WOW!!! What nice looking produce...some were most interesting....Like the multicolored tomatoes....the breads and flowers were very nice too.


$6 per quart...that's going to be some valuable wine. How are your own Blackberries coming??? Hope you get to add some of your own in the batch too.


Thanks for sharing the photos...nice to take a walk with you ...You must have been pretty early as the crowds weren't too bad.


----------



## grapeman (Jul 15, 2007)

Ouch, $6 a quart! I would want good ones too! I saw your excitement when you spotted that whole table of berries. You were so excited the camera was a shakin.






I went over to my sisters place next door last evening. They were gone to their camp on the lake for the weekend so I looked around at their garden. He grows quite a few raspberries(3 rows 75 feet or so long and 4 feet wide). They are just covered with oodles of berries the size of nickels and bigger. I would say in another day he could pick 50 quarts of them. I see more raspberry wine in his future and if I'm lucky I can get some of the extra berries since they need picking every couple days.


----------



## jobe05 (Jul 15, 2007)

Looks like a great place Waldo. I like going to the farmers market this time of year to browse for the things that I don't grow. I know you came home with some green tomato's, I love fried green tomato's! Also try fried cucumber, their not bad either.

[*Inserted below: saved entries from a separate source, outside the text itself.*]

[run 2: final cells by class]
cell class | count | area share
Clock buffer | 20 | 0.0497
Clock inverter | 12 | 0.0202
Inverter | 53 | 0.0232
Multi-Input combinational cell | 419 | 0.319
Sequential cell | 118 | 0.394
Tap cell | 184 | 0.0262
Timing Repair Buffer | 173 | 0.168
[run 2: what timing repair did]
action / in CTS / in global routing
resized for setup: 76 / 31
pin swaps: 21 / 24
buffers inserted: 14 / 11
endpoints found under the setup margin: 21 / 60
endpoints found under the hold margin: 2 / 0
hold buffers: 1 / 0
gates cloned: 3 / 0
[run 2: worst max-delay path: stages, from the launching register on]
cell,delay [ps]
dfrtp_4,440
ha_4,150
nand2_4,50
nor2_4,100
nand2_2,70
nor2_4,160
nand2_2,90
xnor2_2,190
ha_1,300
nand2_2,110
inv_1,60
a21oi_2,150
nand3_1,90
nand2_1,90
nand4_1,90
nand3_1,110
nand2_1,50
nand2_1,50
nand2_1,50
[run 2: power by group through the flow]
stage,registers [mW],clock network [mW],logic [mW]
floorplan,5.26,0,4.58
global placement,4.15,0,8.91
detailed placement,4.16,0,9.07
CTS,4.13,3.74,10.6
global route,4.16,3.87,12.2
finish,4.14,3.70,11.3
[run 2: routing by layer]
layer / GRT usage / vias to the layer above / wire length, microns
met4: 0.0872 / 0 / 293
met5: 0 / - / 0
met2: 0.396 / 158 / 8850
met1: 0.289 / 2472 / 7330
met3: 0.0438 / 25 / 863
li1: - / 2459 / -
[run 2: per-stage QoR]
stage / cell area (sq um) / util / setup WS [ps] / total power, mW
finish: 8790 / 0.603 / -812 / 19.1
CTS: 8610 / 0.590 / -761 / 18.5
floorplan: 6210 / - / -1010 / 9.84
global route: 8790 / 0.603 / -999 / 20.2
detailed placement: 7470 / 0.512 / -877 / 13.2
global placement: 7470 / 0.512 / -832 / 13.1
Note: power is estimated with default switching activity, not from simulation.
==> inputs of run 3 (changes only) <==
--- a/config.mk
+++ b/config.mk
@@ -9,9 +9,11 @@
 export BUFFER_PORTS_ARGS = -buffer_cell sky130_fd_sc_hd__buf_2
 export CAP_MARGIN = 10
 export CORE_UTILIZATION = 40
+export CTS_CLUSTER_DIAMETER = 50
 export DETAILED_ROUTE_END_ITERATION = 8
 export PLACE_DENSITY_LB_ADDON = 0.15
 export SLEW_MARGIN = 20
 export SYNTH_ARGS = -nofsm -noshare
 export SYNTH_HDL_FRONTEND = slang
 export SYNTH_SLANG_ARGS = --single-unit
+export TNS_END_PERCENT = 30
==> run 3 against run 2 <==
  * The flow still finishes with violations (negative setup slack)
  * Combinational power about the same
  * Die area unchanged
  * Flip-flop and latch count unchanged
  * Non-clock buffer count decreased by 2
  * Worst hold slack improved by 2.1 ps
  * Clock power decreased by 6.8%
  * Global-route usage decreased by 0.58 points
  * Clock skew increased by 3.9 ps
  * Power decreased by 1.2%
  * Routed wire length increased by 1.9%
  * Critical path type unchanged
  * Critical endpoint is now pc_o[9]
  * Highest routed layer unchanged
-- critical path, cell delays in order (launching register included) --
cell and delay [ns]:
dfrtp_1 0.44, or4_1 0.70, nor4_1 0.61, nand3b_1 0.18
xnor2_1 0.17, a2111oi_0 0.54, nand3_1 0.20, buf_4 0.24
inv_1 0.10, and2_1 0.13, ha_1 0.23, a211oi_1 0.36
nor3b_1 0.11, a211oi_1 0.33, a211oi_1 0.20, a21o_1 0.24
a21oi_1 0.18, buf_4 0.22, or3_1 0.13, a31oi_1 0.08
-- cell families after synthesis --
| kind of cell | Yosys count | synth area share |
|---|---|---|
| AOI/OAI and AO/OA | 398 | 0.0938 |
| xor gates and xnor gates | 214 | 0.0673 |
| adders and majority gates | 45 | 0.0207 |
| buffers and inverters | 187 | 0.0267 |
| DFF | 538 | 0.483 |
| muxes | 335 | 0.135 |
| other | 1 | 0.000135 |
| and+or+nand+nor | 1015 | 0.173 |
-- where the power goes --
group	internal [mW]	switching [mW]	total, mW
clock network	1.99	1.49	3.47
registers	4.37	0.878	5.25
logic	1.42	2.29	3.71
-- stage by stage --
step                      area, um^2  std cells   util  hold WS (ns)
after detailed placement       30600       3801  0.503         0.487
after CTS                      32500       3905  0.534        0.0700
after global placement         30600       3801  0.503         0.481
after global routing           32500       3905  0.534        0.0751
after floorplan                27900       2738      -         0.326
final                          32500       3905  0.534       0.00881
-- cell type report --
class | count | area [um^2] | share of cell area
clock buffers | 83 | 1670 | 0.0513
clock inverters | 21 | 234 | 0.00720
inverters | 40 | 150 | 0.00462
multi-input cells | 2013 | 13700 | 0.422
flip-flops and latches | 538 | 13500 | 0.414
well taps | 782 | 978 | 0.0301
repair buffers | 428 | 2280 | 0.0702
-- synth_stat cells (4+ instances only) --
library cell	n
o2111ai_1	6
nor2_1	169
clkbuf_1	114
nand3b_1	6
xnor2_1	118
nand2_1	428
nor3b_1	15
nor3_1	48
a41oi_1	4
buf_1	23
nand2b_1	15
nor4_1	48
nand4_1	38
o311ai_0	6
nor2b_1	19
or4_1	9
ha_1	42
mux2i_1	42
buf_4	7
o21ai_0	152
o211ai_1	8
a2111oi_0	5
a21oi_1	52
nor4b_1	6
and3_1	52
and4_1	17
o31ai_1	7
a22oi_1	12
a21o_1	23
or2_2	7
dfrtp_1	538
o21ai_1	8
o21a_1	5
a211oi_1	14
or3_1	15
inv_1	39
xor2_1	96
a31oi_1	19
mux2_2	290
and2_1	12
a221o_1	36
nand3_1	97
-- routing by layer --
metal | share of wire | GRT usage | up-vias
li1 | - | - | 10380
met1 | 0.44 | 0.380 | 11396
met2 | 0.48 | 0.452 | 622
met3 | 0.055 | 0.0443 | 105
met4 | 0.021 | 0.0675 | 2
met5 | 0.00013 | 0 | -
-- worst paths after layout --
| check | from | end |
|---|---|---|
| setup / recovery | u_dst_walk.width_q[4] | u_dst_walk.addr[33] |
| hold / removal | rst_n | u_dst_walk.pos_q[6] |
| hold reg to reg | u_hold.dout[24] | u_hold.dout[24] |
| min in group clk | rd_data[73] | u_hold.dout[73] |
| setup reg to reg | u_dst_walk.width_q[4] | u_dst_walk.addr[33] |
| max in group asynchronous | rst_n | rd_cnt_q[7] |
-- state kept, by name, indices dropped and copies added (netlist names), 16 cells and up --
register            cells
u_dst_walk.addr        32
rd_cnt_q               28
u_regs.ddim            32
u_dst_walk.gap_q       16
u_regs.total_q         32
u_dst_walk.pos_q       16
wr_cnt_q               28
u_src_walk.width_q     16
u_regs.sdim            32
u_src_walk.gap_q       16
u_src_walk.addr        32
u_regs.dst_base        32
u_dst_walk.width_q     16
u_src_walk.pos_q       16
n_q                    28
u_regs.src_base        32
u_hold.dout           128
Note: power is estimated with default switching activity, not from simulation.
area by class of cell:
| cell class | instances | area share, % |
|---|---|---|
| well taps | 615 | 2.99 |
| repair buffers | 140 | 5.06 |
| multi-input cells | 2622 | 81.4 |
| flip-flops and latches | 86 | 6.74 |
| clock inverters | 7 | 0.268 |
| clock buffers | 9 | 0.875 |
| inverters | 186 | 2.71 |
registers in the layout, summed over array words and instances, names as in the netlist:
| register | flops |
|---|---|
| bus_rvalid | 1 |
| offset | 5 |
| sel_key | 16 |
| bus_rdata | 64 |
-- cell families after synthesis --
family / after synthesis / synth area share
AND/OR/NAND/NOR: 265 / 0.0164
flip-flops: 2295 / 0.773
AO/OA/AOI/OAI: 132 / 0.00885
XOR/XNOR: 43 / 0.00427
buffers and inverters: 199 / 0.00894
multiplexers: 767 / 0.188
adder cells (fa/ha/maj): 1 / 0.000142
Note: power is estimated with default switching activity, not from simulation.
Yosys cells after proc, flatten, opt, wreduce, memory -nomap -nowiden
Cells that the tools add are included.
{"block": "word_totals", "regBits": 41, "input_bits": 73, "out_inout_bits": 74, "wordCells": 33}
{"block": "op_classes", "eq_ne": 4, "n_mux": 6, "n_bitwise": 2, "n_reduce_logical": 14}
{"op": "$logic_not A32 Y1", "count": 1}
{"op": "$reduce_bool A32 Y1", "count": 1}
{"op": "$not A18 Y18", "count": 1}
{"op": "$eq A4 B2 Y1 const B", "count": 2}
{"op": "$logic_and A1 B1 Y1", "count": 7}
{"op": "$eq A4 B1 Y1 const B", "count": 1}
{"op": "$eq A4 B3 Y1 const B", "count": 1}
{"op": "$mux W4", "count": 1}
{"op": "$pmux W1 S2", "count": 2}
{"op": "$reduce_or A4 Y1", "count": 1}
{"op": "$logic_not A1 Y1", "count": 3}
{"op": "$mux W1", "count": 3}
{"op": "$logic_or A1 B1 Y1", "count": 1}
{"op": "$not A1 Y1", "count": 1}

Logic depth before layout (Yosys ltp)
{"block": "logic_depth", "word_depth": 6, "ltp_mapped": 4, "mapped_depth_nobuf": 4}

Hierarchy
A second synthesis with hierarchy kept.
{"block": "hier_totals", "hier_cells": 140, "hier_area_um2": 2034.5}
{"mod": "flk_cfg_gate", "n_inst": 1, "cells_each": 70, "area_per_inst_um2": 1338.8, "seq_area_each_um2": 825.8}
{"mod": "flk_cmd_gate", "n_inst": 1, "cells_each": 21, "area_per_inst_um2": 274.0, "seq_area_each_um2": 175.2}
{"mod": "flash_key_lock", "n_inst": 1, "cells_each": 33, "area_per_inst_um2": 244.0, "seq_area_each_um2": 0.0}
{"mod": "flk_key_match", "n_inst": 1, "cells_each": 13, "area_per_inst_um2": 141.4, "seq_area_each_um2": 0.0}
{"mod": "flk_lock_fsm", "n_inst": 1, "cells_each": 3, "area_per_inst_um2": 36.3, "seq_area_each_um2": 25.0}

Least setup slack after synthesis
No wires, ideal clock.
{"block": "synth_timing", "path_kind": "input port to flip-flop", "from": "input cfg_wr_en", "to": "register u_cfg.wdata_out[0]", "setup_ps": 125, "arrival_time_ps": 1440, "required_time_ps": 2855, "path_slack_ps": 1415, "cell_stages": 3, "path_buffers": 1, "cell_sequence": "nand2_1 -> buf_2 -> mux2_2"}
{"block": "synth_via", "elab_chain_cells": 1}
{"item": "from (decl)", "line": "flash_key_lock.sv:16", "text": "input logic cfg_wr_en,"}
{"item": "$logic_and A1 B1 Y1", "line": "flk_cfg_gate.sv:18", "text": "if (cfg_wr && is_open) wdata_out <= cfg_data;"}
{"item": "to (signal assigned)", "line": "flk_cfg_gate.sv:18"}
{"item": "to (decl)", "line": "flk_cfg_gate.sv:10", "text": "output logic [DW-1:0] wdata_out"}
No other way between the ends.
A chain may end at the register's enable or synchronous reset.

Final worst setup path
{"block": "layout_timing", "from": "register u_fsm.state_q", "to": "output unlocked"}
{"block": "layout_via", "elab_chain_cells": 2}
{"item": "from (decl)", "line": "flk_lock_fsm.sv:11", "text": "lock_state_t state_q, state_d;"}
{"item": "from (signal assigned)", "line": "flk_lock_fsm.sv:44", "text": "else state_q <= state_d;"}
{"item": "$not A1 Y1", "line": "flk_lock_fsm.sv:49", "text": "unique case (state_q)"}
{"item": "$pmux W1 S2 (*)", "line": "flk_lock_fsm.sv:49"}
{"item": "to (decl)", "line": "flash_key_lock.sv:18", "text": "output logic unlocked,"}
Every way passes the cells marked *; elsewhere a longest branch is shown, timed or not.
<file path="config.mk">
export PLATFORM = sky130hd
export DESIGN_NAME = irq_cascade_top
export DESIGN_NICKNAME = d
export VERILOG_FILES = /design/src/rtl/irq_cascade_pkg.sv /design/src/rtl/irq_host_bank.sv /design/src/rtl/irq_master_bank.sv /design/src/rtl/irq_cascade_top.sv
export SDC_FILE = /design/constraint.sdc
export NUM_CORES = 1
export LEC_CHECK = 0
export BUFFER_PORTS_ARGS = -buffer_cell sky130_fd_sc_hd__buf_2
export CORE_MARGIN = 10
export CORE_UTILIZATION = 40
export CTS_BUF_LIST = sky130_fd_sc_hd__clkbuf_8
export DETAILED_ROUTE_END_ITERATION = 7
export GPL_TIMING_DRIVEN = 0
export HOLD_SLACK_MARGIN = 0.12
export MAX_ROUTING_LAYER = met4
export PLACE_DENSITY_LB_ADDON = 0.15
export SKIP_CTS_REPAIR_TIMING = 1
export SLEW_MARGIN = 40
export SYNTH_ARGS = -nofsm -noshare
export SYNTH_HDL_FRONTEND = slang
export SYNTH_HIERARCHICAL = 1
export SYNTH_SLANG_ARGS = --single-unit
</file>
<file path="constraint.sdc">
create_clock -name clk_i -period 2.1 [get_ports clk_i]
set_input_delay 0 -clock clk_i [delete_from_list [all_inputs] [get_ports clk_i]]
set_output_delay 0 -clock clk_i [all_outputs]
set_load 0.01 [all_outputs]
</file>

Isn't there any place there where you can pick your owne Blackberries? A friend and I have been picking everyday for the past couple of weeks and as of yesturday, we now have somewhere in the neighborhood of 140 pounds of Blackberries in my freezer. I weighed each freezer bag as I put them in the freezer. Later I will pull them out and tally them up and post a pic.


----------



## Joanie (Jul 15, 2007)

Waldo, those berries look good enough to...uh...drink!





Blackcap pudding might be tasty too!


----------



## NorthernWinos (Jul 15, 2007)

WOW!!!!....some of you guys have such great sources of berries....I have been picking my own raspberries for awhile now....have about 35# in the freezer...get about 5-6 pounds a day....slow going compared to some you guys.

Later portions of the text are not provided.